/---
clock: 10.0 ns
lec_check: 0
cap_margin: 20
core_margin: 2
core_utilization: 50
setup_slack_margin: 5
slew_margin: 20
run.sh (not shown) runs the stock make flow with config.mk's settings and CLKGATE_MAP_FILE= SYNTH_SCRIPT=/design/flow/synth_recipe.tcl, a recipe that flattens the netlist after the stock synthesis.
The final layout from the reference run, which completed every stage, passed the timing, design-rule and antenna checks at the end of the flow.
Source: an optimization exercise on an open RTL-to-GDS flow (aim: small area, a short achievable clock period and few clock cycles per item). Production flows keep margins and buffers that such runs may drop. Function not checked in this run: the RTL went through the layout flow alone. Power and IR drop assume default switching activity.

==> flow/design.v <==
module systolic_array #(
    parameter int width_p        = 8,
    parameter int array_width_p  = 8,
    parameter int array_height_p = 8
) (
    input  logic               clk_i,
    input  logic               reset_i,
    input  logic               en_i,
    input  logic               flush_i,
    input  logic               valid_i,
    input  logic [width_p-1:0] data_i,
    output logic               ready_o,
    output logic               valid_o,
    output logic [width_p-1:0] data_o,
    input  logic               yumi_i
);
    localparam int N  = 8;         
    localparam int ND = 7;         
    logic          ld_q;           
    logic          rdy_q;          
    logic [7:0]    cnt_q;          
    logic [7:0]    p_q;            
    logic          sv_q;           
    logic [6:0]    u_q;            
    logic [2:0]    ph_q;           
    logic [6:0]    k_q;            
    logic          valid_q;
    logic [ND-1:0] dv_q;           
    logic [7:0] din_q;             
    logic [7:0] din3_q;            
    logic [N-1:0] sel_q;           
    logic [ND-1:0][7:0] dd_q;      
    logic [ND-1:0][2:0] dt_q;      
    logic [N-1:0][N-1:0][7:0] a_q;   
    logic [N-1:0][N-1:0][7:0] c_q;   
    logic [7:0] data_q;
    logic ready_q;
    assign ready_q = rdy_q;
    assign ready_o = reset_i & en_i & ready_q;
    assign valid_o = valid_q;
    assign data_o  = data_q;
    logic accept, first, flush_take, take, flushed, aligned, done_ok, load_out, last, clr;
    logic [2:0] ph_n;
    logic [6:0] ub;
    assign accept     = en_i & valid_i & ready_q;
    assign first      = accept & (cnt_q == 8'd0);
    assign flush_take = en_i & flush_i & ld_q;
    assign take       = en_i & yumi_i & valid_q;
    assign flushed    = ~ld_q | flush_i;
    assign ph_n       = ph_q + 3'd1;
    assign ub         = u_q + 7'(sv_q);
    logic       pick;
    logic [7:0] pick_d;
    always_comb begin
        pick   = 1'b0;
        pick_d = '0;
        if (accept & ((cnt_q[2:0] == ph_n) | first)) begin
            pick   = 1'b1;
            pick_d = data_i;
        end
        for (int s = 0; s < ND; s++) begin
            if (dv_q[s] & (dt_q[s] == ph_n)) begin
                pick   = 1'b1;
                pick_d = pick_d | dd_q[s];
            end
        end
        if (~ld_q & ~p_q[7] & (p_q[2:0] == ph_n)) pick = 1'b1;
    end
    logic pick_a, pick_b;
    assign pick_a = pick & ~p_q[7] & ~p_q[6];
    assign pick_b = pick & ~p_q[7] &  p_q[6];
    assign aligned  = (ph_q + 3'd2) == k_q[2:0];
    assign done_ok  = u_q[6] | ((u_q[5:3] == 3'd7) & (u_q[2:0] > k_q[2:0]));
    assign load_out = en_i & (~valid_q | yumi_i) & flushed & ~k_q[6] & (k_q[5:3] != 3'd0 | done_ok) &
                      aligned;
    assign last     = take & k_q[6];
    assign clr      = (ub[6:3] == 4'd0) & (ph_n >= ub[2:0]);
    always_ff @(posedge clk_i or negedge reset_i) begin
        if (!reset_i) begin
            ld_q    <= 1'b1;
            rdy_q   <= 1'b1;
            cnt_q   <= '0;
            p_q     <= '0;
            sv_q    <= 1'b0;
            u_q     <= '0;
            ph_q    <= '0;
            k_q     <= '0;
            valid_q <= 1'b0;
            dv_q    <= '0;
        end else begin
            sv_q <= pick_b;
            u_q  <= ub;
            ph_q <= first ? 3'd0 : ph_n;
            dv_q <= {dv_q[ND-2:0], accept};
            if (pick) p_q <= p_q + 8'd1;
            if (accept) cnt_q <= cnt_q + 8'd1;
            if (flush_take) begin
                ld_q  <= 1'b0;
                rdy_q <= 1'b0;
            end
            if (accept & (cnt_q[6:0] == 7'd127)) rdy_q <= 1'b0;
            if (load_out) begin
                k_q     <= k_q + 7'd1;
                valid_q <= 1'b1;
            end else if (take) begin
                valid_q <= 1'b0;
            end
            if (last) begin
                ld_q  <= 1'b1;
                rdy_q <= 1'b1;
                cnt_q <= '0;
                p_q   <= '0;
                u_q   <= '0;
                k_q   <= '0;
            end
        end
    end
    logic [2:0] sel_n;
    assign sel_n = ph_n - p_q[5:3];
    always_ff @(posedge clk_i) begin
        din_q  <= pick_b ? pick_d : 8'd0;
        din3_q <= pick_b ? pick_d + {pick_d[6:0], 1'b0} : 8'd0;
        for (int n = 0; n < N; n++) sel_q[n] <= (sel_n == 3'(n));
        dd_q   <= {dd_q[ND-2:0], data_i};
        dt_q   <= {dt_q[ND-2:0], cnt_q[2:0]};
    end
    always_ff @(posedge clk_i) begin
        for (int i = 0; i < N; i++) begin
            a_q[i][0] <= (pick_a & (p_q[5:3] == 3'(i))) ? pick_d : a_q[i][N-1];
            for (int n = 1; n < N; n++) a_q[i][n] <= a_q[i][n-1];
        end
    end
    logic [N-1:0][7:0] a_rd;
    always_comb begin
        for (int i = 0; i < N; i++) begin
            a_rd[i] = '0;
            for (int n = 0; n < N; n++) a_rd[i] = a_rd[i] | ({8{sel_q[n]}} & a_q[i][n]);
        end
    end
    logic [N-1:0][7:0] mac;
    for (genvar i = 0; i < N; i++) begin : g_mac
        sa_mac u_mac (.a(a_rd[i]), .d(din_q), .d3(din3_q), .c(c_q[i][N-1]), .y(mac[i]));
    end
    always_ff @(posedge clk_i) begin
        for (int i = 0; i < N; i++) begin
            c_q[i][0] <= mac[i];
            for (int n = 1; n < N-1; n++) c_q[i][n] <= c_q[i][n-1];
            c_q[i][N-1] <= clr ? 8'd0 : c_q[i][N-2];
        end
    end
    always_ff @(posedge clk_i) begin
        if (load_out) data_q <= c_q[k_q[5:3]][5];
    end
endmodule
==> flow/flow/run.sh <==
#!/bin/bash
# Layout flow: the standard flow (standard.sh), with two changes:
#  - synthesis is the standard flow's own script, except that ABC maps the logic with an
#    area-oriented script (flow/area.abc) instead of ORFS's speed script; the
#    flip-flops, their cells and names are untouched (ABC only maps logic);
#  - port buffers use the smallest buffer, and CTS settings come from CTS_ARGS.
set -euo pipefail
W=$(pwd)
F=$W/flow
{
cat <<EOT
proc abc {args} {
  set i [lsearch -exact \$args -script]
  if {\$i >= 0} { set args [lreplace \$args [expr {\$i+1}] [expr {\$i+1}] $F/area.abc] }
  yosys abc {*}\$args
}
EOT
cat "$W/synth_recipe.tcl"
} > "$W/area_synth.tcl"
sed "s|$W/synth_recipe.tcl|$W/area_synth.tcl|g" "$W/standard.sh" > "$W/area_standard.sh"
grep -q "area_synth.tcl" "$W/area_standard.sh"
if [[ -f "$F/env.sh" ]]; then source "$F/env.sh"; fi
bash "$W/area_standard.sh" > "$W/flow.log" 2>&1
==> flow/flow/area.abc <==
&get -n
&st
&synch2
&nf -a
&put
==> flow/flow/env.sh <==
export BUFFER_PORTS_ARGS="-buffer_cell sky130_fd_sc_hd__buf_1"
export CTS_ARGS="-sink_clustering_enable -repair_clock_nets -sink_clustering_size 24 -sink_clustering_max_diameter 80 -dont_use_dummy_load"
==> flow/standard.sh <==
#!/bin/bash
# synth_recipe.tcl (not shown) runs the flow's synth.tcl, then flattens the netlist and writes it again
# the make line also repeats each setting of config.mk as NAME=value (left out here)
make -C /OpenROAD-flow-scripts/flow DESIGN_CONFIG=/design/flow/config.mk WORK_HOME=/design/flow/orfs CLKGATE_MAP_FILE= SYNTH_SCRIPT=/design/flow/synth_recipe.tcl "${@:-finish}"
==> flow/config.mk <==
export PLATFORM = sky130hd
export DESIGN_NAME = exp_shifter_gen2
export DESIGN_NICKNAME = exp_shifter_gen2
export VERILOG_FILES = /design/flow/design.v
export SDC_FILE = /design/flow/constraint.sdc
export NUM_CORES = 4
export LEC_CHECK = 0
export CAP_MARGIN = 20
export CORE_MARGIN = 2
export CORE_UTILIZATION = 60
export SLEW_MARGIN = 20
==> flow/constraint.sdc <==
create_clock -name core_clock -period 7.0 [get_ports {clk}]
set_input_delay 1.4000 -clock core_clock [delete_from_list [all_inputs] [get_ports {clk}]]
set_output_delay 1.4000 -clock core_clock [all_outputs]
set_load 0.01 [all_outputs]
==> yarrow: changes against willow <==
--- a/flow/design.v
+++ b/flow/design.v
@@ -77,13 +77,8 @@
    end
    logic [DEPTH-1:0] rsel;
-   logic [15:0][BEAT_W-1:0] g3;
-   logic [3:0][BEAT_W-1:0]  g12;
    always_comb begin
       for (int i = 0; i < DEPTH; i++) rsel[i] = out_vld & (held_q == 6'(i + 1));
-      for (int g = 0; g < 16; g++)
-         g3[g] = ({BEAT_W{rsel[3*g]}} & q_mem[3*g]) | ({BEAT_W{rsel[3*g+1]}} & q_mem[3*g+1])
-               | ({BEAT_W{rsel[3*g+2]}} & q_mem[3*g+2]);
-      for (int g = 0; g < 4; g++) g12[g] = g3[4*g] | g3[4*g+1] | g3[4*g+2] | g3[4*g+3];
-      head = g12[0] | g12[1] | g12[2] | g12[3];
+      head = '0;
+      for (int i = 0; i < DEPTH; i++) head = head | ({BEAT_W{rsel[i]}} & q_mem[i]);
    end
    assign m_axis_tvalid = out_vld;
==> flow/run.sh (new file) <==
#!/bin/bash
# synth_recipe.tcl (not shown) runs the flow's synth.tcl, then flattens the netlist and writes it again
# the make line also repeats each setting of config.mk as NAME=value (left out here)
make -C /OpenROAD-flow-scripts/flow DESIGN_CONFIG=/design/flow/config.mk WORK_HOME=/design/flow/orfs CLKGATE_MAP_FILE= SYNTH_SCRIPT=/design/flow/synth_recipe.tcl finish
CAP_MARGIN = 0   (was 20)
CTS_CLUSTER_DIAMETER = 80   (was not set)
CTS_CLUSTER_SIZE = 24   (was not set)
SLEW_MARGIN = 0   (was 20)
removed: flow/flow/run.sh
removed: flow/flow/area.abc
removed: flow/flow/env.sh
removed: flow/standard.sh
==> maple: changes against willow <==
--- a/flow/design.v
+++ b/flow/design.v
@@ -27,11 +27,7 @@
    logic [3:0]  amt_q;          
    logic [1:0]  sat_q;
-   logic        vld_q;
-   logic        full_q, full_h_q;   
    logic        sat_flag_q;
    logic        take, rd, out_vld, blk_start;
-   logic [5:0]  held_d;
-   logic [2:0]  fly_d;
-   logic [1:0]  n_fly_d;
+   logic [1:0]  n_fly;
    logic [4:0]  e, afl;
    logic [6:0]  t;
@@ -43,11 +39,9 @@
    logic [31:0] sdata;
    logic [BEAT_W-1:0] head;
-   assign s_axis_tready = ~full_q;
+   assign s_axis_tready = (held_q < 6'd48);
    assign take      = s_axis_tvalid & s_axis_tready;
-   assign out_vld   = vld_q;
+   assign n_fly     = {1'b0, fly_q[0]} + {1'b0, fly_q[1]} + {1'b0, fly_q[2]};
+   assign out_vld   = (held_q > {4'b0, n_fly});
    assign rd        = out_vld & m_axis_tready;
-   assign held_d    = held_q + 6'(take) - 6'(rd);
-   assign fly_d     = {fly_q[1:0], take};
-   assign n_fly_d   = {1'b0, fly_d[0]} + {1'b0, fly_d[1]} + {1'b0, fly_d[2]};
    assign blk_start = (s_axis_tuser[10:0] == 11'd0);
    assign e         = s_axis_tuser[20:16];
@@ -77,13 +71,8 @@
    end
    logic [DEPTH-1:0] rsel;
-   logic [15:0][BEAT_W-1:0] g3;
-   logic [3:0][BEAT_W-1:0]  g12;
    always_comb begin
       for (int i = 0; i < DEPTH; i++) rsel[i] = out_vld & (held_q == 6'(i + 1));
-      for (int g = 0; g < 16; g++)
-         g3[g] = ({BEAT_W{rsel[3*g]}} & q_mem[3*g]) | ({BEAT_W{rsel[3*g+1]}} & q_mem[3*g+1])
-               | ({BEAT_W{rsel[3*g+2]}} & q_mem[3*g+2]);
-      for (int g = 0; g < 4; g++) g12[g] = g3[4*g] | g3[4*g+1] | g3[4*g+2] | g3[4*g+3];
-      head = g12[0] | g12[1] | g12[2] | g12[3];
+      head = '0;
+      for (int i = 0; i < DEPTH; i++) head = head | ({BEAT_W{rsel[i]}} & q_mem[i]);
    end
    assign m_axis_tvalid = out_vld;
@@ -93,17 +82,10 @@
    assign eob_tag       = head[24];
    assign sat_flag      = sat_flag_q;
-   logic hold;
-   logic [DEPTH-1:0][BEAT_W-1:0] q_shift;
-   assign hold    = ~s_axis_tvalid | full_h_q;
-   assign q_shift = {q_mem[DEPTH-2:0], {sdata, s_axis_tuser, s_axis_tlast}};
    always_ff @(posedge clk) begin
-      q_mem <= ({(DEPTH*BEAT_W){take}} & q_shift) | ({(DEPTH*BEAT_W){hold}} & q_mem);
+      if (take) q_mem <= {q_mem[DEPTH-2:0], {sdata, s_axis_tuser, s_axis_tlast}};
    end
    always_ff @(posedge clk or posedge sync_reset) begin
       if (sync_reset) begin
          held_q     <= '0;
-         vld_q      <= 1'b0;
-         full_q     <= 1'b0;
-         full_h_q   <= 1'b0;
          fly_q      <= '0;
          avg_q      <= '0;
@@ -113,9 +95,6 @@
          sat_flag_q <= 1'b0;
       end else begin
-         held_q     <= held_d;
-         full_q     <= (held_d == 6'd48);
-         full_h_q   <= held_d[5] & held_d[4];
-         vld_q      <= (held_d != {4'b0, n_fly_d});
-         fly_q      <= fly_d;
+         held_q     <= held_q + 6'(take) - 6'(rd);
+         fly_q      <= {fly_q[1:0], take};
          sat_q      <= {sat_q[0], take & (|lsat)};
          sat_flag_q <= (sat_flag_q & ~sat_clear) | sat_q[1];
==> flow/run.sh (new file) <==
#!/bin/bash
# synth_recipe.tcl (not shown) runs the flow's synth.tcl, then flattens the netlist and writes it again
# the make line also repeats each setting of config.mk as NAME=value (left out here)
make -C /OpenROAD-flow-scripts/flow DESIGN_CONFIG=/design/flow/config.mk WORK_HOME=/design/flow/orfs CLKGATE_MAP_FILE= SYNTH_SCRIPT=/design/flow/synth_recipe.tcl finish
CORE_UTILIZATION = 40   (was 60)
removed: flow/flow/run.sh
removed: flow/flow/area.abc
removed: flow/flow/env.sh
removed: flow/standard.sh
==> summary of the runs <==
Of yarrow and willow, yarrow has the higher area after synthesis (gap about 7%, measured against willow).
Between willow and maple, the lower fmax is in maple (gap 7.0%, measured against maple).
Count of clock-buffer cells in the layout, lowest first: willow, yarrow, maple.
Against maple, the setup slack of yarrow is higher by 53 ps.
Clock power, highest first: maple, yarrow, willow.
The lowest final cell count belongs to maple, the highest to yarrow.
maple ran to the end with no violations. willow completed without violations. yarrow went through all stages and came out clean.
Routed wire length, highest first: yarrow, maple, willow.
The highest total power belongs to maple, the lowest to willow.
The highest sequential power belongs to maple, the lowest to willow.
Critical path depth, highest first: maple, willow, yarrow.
\---
Go through the material above, find each line with the string "yarrow", and copy it.

### Written solution:
==> yarrow: changes against willow <==
Of yarrow and willow, yarrow has the higher area after synthesis (gap about 7%, measured against willow).
Count of clock-buffer cells in the layout, lowest first: willow, yarrow, maple.
Against maple, the setup slack of yarrow is higher by 53 ps.
Clock power, highest first: maple, yarrow, willow.
The lowest final cell count belongs to maple, the highest to yarrow.
maple ran to the end with no violations. willow completed without violations. yarrow went through all stages and came out clean.
Routed wire length, highest first: yarrow, maple, willow.
Critical path depth, highest first: maple, willow, yarrow.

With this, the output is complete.